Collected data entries
......

$ cat config.mk
export PLATFORM = sky130hd
export DESIGN_NAME = bwlc_top
export DESIGN_NICKNAME = d
export VERILOG_FILES = /design/src/core/bwlc_pkg.sv /design/src/core/bwlc_top.sv
export SDC_FILE = /design/constraint.sdc
export NUM_CORES = 1
export LEC_CHECK = 0
export BUFFER_PORTS_ARGS = -buffer_cell sky130_fd_sc_hd__buf_2
export CAP_MARGIN = 20
export CORE_AREA = 2 2 98 123
export CTS_CLUSTER_SIZE = 24
export DETAILED_ROUTE_END_ITERATION = 6
export DIE_AREA = 0 0 100 125
export PLACE_DENSITY_LB_ADDON = 0.25
export SLEW_MARGIN = 20
export SYNTH_ARGS = -nofsm -noshare
export SYNTH_HDL_FRONTEND = slang
export SYNTH_SLANG_ARGS = --single-unit
$ cat constraint.sdc
create_clock -name clk -period 5.9 [get_ports clk]
set_input_delay 0.885 -clock clk [delete_from_list [all_inputs] [get_ports clk]]
set_output_delay 0.885 -clock clk [all_outputs]
set_load 0.05 [all_outputs]
$ cat src/core/bwlc_pkg.sv
/*
 * Constants and carrier types for the board watchdog and LED control.
 * Assumes a 100 MHz board clock and 32-bit APB register access.
 */
package bwlc_pkg;
    // Register byte offsets
    localparam logic [7:0] OFS_CTRL_LOW  = 8'h00;
    localparam logic [7:0] OFS_CTRL_HIGH = 8'h04;
    localparam logic [7:0] OFS_TRIGGER   = 8'h08;
    localparam logic [7:0] OFS_STATUS    = 8'h0c;
    // board_control_low fields
    localparam int LOW_SWFAIL_BIT  = 0;
    localparam int LOW_PERIOD_LSB  = 1;
    localparam int LOW_RSTDIS_BIT  = 3;
    localparam int LOW_PBDIS_BIT   = 4;
    localparam logic [4:0] LOW_RESET = 5'h00;
    // board_control_high fields
    localparam int HIGH_GREEN_BIT  = 0;
    localparam logic [0:0] HIGH_RESET = 1'h0;
    // Status fields
    localparam int ST_ARMED_BIT    = 0;
    localparam int ST_SLEEP_LSB    = 1;
    localparam int ST_OVR_BIT      = 3;
    localparam int ST_HANDLE_BIT   = 4;
    localparam int ST_BOOT_BIT     = 5;
    // Watchdog periods in seconds
    localparam logic [7:0] WD_SEL0_S = 8'h02;
    localparam logic [7:0] WD_SEL1_S = 8'h0a;
    localparam logic [7:0] WD_SEL2_S = 8'h32;
    localparam logic [7:0] WD_SEL3_S = 8'hff;
    // Timing
    localparam int CLK_MHZ         = 100;
    localparam int TICK_TIME_MS    = 1000;
    localparam int BLINK_TIME_MS   = 250;
    localparam int TICK_CYCLES     = TICK_TIME_MS * 1000 * CLK_MHZ;
    localparam int BLINK_CYCLES    = BLINK_TIME_MS * 1000 * CLK_MHZ;
    localparam int HANDLE_TIME_S   = 4;
    // One extra tick because the shared tick phase is unknown
    localparam logic [2:0] HANDLE_TICKS = 3'(HANDLE_TIME_S + 1);
    // Sleep state codes
    localparam logic [1:0] SLP_S0 = 2'h0;
    localparam logic [1:0] SLP_S3 = 2'h1;
    localparam logic [1:0] SLP_S4 = 2'h2;
    localparam logic [1:0] SLP_S5 = 2'h3;

    typedef struct packed {
        logic red;
        logic green;
    } bwlc_led_t;

    typedef struct packed {
        bwlc_led_t power_good_led;
        bwlc_led_t general_purpose_led;
        bwlc_led_t disk_activity_led;
    } bwlc_leds_t;

    typedef enum {
        PS_INIT,
        PS_ON,
        PS_OVR_OPEN,
        PS_OFF_CLOSED,
        PS_OFF_UNLOCKED
    } bwlc_pstate_t;
endpackage

$ cat src/core/bwlc_top.sv
/*
 * Board watchdog, front-panel LED driver and handle/reset logic,
 * with an APB register slave.
 * Assumes all pin inputs are asynchronous to clk; reset is the system
 * reset, so a watchdog expiry ends up clearing this block itself.
 */
`timescale 1ns/1ns
`default_nettype none

module bwlc_top
    import bwlc_pkg::*;
#(
    parameter int TICK_CYC  = TICK_CYCLES,
    parameter int BLINK_CYC = BLINK_CYCLES
) (
    input  wire logic        clk,
    input  wire logic        reset,
    input  wire logic        psel,
    input  wire logic        penable,
    input  wire logic        pwrite,
    input  wire logic [7:0]  paddr,
    input  wire logic [31:0] pwdata,
    output logic [31:0]      prdata,
    output logic             pready,
    output logic             pslverr,
    input  wire logic        handle_open,
    input  wire logic        handle_button,
    input  wire logic        reset_button_n,
    input  wire logic        backplane_push_reset_n,
    input  wire logic        chipset_pin_red_led,
    input  wire logic [1:0]  chipset_sleep,
    input  wire logic        rails_ok,
    input  wire logic        power_fault,
    input  wire logic        sata1_activity,
    input  wire logic        sata2_activity,
    output logic             system_reset_req,
    output logic             power_button_pulse,
    output logic             soft_off_req,
    output bwlc_leds_t       leds
);
    localparam int NPIN = 11;

    logic [NPIN-1:0]  pin_meta_reg;
    logic [NPIN-1:0]  pin_sync_reg;
    logic             h_open;
    logic             h_btn;
    logic             rbtn_n;
    logic             bp_n;
    logic             red_pin;
    logic [1:0]       slp_in;
    logic             ok_pin;
    logic             fault_pin;
    logic             act1;
    logic             act2;
    logic [4:0]       ctrl_low_reg;
    logic [0:0]       ctrl_high_reg;
    logic             boot_reg;
    logic [31:0]      prdata_reg;
    logic             wr_en;
    logic             trig_wr;
    logic             mapped;
    logic [31:0]      tick_cnt_reg;
    logic             tick;
    logic [31:0]      blink_cnt_reg;
    logic             blink_reg;
    logic             wd_armed_reg;
    logic [7:0]       wd_sec_reg;
    logic             wd_expired_reg;
    logic [7:0]       wd_period;
    logic             hbtn_prev_reg;
    logic             pb_pulse_reg;
    logic [2:0]       h_cnt_reg;
    bwlc_pstate_t     ps_reg;
    bwlc_pstate_t     ps_next;
    logic [1:0]       slp;
    bwlc_leds_t       leds_next;
    bwlc_leds_t       leds_reg;

    function automatic logic [7:0] period_secs(input logic [1:0] sel);
        case (sel)
            2'h0:    period_secs = WD_SEL0_S;
            2'h1:    period_secs = WD_SEL1_S;
            2'h2:    period_secs = WD_SEL2_S;
            default: period_secs = WD_SEL3_S;
        endcase
    endfunction

    function automatic logic hit(input logic [7:0] a,
                                 input logic [7:0] ofs);
        hit = (a == ofs);
    endfunction

    // Two-flop synchronisers for every pin input
    // No reset: pins are sampled during reset, so start-up sees the real
    // handle, and idle-high reset lines never fake a reset request
    always_ff @(posedge clk) begin
        pin_meta_reg <= {handle_open, handle_button, reset_button_n,
                         backplane_push_reset_n, chipset_pin_red_led,
                         chipset_sleep, rails_ok, power_fault,
                         sata1_activity, sata2_activity};
        pin_sync_reg <= pin_meta_reg;
    end

    assign {h_open, h_btn, rbtn_n, bp_n, red_pin, slp_in, ok_pin,
            fault_pin, act1, act2} = pin_sync_reg;

    // APB slave: zero wait states, error on unmapped offsets
    assign mapped = hit(paddr, OFS_CTRL_LOW) | hit(paddr, OFS_CTRL_HIGH)
                  | hit(paddr, OFS_TRIGGER) | hit(paddr, OFS_STATUS);
    assign pready  = 1'b1;
    assign pslverr = psel & penable & ~mapped;
    assign wr_en   = psel & penable & pwrite;
    assign trig_wr = wr_en & hit(paddr, OFS_TRIGGER);
    assign prdata  = prdata_reg;

    always_ff @(posedge clk or posedge reset) begin
        if (reset) begin
            ctrl_low_reg  <= LOW_RESET;
            ctrl_high_reg <= HIGH_RESET;
        end else if (wr_en && hit(paddr, OFS_CTRL_LOW)) begin
            ctrl_low_reg <= pwdata[4:0];
        end else if (wr_en && hit(paddr, OFS_CTRL_HIGH)) begin
            ctrl_high_reg <= pwdata[0:0];
        end
    end

    // Boot indication lasts until software first writes anything
    always_ff @(posedge clk or posedge reset) begin
        if (reset) begin
            boot_reg <= 1'b1;
        end else if (wr_en) begin
            boot_reg <= 1'b0;
        end
    end

    always_ff @(posedge clk or posedge reset) begin
        if (reset) begin
            prdata_reg <= '0;
        end else if (psel && !penable && !pwrite) begin
            prdata_reg <= '0;
            if (hit(paddr, OFS_CTRL_LOW)) begin
                prdata_reg[4:0] <= ctrl_low_reg;
            end
            if (hit(paddr, OFS_CTRL_HIGH)) begin
                prdata_reg[0:0] <= ctrl_high_reg;
            end
            if (hit(paddr, OFS_STATUS)) begin
                prdata_reg[ST_ARMED_BIT]  <= wd_armed_reg;
                prdata_reg[ST_SLEEP_LSB +: 2] <= slp;
                prdata_reg[ST_OVR_BIT]    <= (ps_reg != PS_ON);
                prdata_reg[ST_HANDLE_BIT] <= h_open;
                prdata_reg[ST_BOOT_BIT]   <= boot_reg;
            end
        end
    end

    always_ff @(posedge clk or posedge reset) begin
        if (reset) begin
            tick_cnt_reg <= '0;
        end else if (tick) begin
            tick_cnt_reg <= '0;
        end else begin
            tick_cnt_reg <= tick_cnt_reg + 32'h1;
        end
    end
    assign tick = (tick_cnt_reg == 32'(TICK_CYC - 1));

    always_ff @(posedge clk or posedge reset) begin
        if (reset) begin
            blink_cnt_reg <= '0;
            blink_reg     <= 1'b0;
        end else if (blink_cnt_reg == 32'(BLINK_CYC - 1)) begin
            blink_cnt_reg <= '0;
            blink_reg     <= ~blink_reg;
        end else begin
            blink_cnt_reg <= blink_cnt_reg + 32'h1;
        end
    end

    assign wd_period = period_secs(ctrl_low_reg[LOW_PERIOD_LSB +: 2]);

    always_ff @(posedge clk or posedge reset) begin
        if (reset) begin
            wd_armed_reg <= 1'b0;
        end else if (trig_wr) begin
            wd_armed_reg <= 1'b1;
        end
    end

    always_ff @(posedge clk or posedge reset) begin
        if (reset) begin
            wd_sec_reg     <= '0;
            wd_expired_reg <= 1'b0;
        end else if (trig_wr) begin
            wd_sec_reg <= '0;
        end else if (wd_armed_reg && tick) begin
            if (wd_sec_reg >= wd_period) begin
                wd_expired_reg <= 1'b1;
            end else begin
                wd_sec_reg <= wd_sec_reg + 8'h1;
            end
        end
    end

    // Button may be disabled, backplane not
    always_ff @(posedge clk or posedge reset) begin
        if (reset) begin
            system_reset_req <= 1'b0;
        end else begin
            system_reset_req <= wd_expired_reg | ~bp_n
                              | (~rbtn_n & ~ctrl_low_reg[LOW_RSTDIS_BIT]);
        end
    end

    always_ff @(posedge clk or posedge reset) begin
        if (reset) begin
            hbtn_prev_reg <= 1'b0;
            pb_pulse_reg  <= 1'b0;
        end else begin
            hbtn_prev_reg <= h_btn;
            pb_pulse_reg  <= h_btn & ~hbtn_prev_reg
                           & ~ctrl_low_reg[LOW_PBDIS_BIT];
        end
    end
    assign power_button_pulse = pb_pulse_reg;

    // Seconds the handle has been open, saturating
    always_ff @(posedge clk or posedge reset) begin
        if (reset) begin
            h_cnt_reg <= '0;
        end else if (!h_open) begin
            h_cnt_reg <= '0;
        end else if (tick && h_cnt_reg != HANDLE_TICKS) begin
            h_cnt_reg <= h_cnt_reg + 3'h1;
        end
    end

    always_comb begin
        ps_next = ps_reg;
        case (ps_reg)
            PS_INIT: begin
                ps_next = h_open ? PS_OVR_OPEN : PS_ON;
            end
            PS_ON: begin
                if (h_cnt_reg == HANDLE_TICKS
                    && !ctrl_low_reg[LOW_PBDIS_BIT]) begin
                    ps_next = PS_OVR_OPEN;
                end
            end
            PS_OVR_OPEN: begin
                if (!h_open) begin
                    ps_next = PS_OFF_CLOSED;
                end
            end
            PS_OFF_CLOSED: begin
                if (h_open) begin
                    ps_next = PS_OFF_UNLOCKED;
                end
            end
            PS_OFF_UNLOCKED: begin
                if (!h_open) begin
                    ps_next = PS_ON;
                end
            end
            default: ps_next = PS_INIT;
        endcase
    end

    always_ff @(posedge clk or posedge reset) begin
        if (reset) begin
            ps_reg <= PS_INIT;
        end else begin
            ps_reg <= ps_next;
        end
    end

    assign soft_off_req = (ps_reg != PS_ON) && (ps_reg != PS_INIT);
    assign slp = soft_off_req ? SLP_S5 : slp_in;

    always_comb begin
        leds_next = '0;
        // Steady green needs rails and reset released
        // Open handle still blinks in S5
        if (slp != SLP_S0 && !h_open) begin
            leds_next.power_good_led = '0;
        end else if (fault_pin) begin
            leds_next.power_good_led.red = 1'b1;
        end else if (h_open) begin
            leds_next.power_good_led = {blink_reg, blink_reg};
        end else if (ok_pin && !system_reset_req) begin
            leds_next.power_good_led.green = 1'b1;
        end
        if (ctrl_low_reg[LOW_SWFAIL_BIT]) begin
            leds_next.power_good_led = {blink_reg, 1'b0};
        end
        case (slp)
            SLP_S5: begin
                leds_next.general_purpose_led.green = 1'b1;
                leds_next.disk_activity_led.green   = 1'b1;
            end
            SLP_S4: leds_next.general_purpose_led.green = 1'b1;
            SLP_S3: leds_next.disk_activity_led.green   = 1'b1;
            default: begin
                leds_next.general_purpose_led.red =
                    boot_reg ? blink_reg : red_pin;
                leds_next.general_purpose_led.green =
                    ~boot_reg & ctrl_high_reg[HIGH_GREEN_BIT];
                leds_next.disk_activity_led.red =
                    act2 & blink_reg;
                leds_next.disk_activity_led.green =
                    (act1 | act2) & blink_reg;
            end
        endcase
    end

    always_ff @(posedge clk or posedge reset) begin
        if (reset) begin
            leds_reg <= '0;
        end else begin
            leds_reg <= leds_next;
        end
    end
    assign leds = leds_reg;
endmodule

`default_nettype wire

==> results.yml <==
clocking:
  numCtsBuffers: 17
  postCtsHoldBufs: 0
  cts.path.max_buffers: 2
  clk_latency_ns: 0.41
  clock-sinks: 125
  post_cts_buffers: 0
  cts_max_level: 4
  cts_root_buf: "clkbuf_16"
  tritoncts: "done"
  post_cts_resized: 0
  clk_pin_slew_ns: 0.06
sta:
  skew_ns: 0.009202
  slew_violations: 0
  fin_crit_ns: 2.593
  finalSetupViolCount: 0
  fin_ws_ns: 3.307
  maxSlewHeadroom: 0.4111
  rsz0062_at_grt: "no"
  whs_ns: 0.3270
  hold_violations: 0
  worstMarginPinSlew_ns: 0.8768
  timing.final.crit_share: 0.4394
  clock.fmax_ghz: 0.3857
  fin_setup_tns_ns: 0
placed_design:
  numPortBuffers: 44
  dp_hpwl_um: 7203
  gp_congestion: 0.8213
  dp_slack_ns: 3.333
  place_area_um2: 5832
  placedCellCount: 702
floorplanning:
  die_h_um: 125
  die_area_um2: 12500
  num_rows: 44
  coreArea_um2: 11450
  die_w_um: 100
  start_util: 0.4847
  io_pins: 99
finish:
  n_antenna_cell: 0
  nFillCells: 987
  final_util: 0.5592
  drive_gt1_frac: 0.1644
  stdcell_count: 734
  area_growth_pct: 15.37
  fin_nets: 647
  fin_area_um2: 6404
yosys:
  synth_top_cell_by_area: "dfrtp_1"
  synth_edf_count: 0
  synth-seq-area-share: 0.5440
  synth-main-ff-cell: "dfrtp_1"
  synth_top_area_frac: 0.4599
  avgSynthCellArea_um2: 10.57
  netlist_area_um2: 5550
  ys.warnings.count: 0
  synth_cells: 525
  ys_ff_latch: 125
  synthTopCellsByArea: "dfrtp_1 (46%), dfxtp_1 (7.9%), xnor2_1 (5.2%)"
  synth.distinct_cells: 51
  async_reset_ff_frac: 0.8240
critical_path:
  endpoint_kind: "output pin"
  path_class: "in2out"
  cp_max_fo: 4
  critPathRequiredTime_ns: 5.02
  critPathLaunchType: "primary input"
  crit_arrival_ns: 1.71
power:
  powerDensity_nw_per_um2: 310.4
  power_mw: 1.988
  leakage_nw: 3.020
  ir_drop_uv: 216.5
hold_path:
  worstHoldPathType: "reg2reg"
flow_run:
  maxCapViolations: 0
outcome:
  status: "completed"
detailed_routing:
  route.detailed.drc: 0
  drtIter0Drc: 160
  ant_nets: 0
  dr.pass1.iters: 4
  vias_per_cell: 5.322
  vias: 3906
  routedWlPerCell_um: 14.07
  wl_um: 10330
grt:
  grt_overflow_total: 0
  grt_pass1_vias: 3876
  globalRouteTotalUtil: 0.1750
  grt_max_degree: 72
  antenna_found_initial: 0
  grt_pass1_wl_um: 17630
[layout by cell type (no fill, tap or decap), types with 19 or more instances in the layout]
cell	instances
xor2_1	30
buf_2	44
nor2_1	60
dfrtp_1	102
conb_1	27
nand2_1	32
dfxtp_1	22
and3_1	19
xnor2_1	33
nand3_1	39
[logic make-up after synthesis]
group,Yosys count,share of synthesized area
other cells,2,0.001353
xor+xnor,63,0.09941
mux,9,0.01781
simple gates,225,0.2184
fa+ha+maj,8,0.01803
flops,125,0.5440
buf+inv,50,0.05298
compound gates,43,0.04802
[layout make-up]
class                   count  area (µm²)  share of cell area
repair buffers             47       242.7             0.03791
well taps                 138       172.7             0.02696
multi-input cells         375        2336              0.3648
clock inverters            15       141.4             0.02208
inverters                  17       66.31             0.01036
flip-flops and latches    125        3019              0.4715
clock buffers              17       425.4             0.06643
[synthesized netlist by cell type, types with 8 or more instances]
library cell / number
nand4_1: 18
xnor2_1: 33
ha_1: 8
inv_1: 17
a21oi_1: 16
nand2_1: 32
and3_1: 19
o21ai_0: 10
nor4_1: 8
dfrtp_1: 102
dfxtp_1: 22
nor2_1: 60
buf_4: 27
nand3_1: 39
xor2_1: 30
[worst paths after layout]
check	start	endpoint	slack [ns]	cells after the start
max in group asynchronous	reset	tick_cnt_reg[15]$_DFF_PP0_	4.21	3
setup reg to reg	tick_cnt_reg[0]$_DFF_PP0_	wd_sec_reg[5]$_DFFE_PP0P_	3.41	8
hold reg to reg	pin_meta_reg[10]$_DFF_P_	pin_sync_reg[10]$_DFF_P_	0.33	0
min in group asynchronous	reset	hbtn_prev_reg$_DFF_PP0_	0.47	2
setup / recovery	paddr[7]	pslverr	3.31	5
hold / removal	pin_meta_reg[10]$_DFF_P_	pin_sync_reg[10]$_DFF_P_	0.33	0
[power breakdown]
| part | internal, mW | switching, mW |
|---|---|---|
| Sequential | 0.872 | 0.00947 |
| Combinational | 0.0214 | 0.0932 |
| Clock | 0.562 | 0.430 |
[worst max-delay path, stage by stage]
cell and delay [ns]:
buf_2 0.09, nor2_1 0.13, nand3_1 0.17, and3_1 0.22
buf_2 0.20
[per-layer routing]
layer,vias to the layer above,GRT usage,routed length (µm)
met5,-,0,0
met1,1935,0.2207,4591
li1,1883,-,-
met3,17,0.04080,301
met2,71,0.2886,5262
met4,0,0.07333,174
(Power assumes the default switching activity.)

......

Up to and including the line with "localparam int HIGH_GREEN_BIT", output each line of the entries above exactly, starting from the first.

$ cat config.mk
export PLATFORM = sky130hd
export DESIGN_NAME = bwlc_top
export DESIGN_NICKNAME = d
export VERILOG_FILES = /design/src/core/bwlc_pkg.sv /design/src/core/bwlc_top.sv
export SDC_FILE = /design/constraint.sdc
export NUM_CORES = 1
export LEC_CHECK = 0
export BUFFER_PORTS_ARGS = -buffer_cell sky130_fd_sc_hd__buf_2
export CAP_MARGIN = 20
export CORE_AREA = 2 2 98 123
export CTS_CLUSTER_SIZE = 24
export DETAILED_ROUTE_END_ITERATION = 6
export DIE_AREA = 0 0 100 125
export PLACE_DENSITY_LB_ADDON = 0.25
export SLEW_MARGIN = 20
export SYNTH_ARGS = -nofsm -noshare
export SYNTH_HDL_FRONTEND = slang
export SYNTH_SLANG_ARGS = --single-unit
$ cat constraint.sdc
create_clock -name clk -period 5.9 [get_ports clk]
set_input_delay 0.885 -clock clk [delete_from_list [all_inputs] [get_ports clk]]
set_output_delay 0.885 -clock clk [all_outputs]
set_load 0.05 [all_outputs]
$ cat src/core/bwlc_pkg.sv
/*
 * Constants and carrier types for the board watchdog and LED control.
 * Assumes a 100 MHz board clock and 32-bit APB register access.
 */
package bwlc_pkg;
    // Register byte offsets
    localparam logic [7:0] OFS_CTRL_LOW  = 8'h00;
    localparam logic [7:0] OFS_CTRL_HIGH = 8'h04;
    localparam logic [7:0] OFS_TRIGGER   = 8'h08;
    localparam logic [7:0] OFS_STATUS    = 8'h0c;
    // board_control_low fields
    localparam int LOW_SWFAIL_BIT  = 0;
    localparam int LOW_PERIOD_LSB  = 1;
    localparam int LOW_RSTDIS_BIT  = 3;
    localparam int LOW_PBDIS_BIT   = 4;
    localparam logic [4:0] LOW_RESET = 5'h00;
    // board_control_high fields
    localparam int HIGH_GREEN_BIT  = 0;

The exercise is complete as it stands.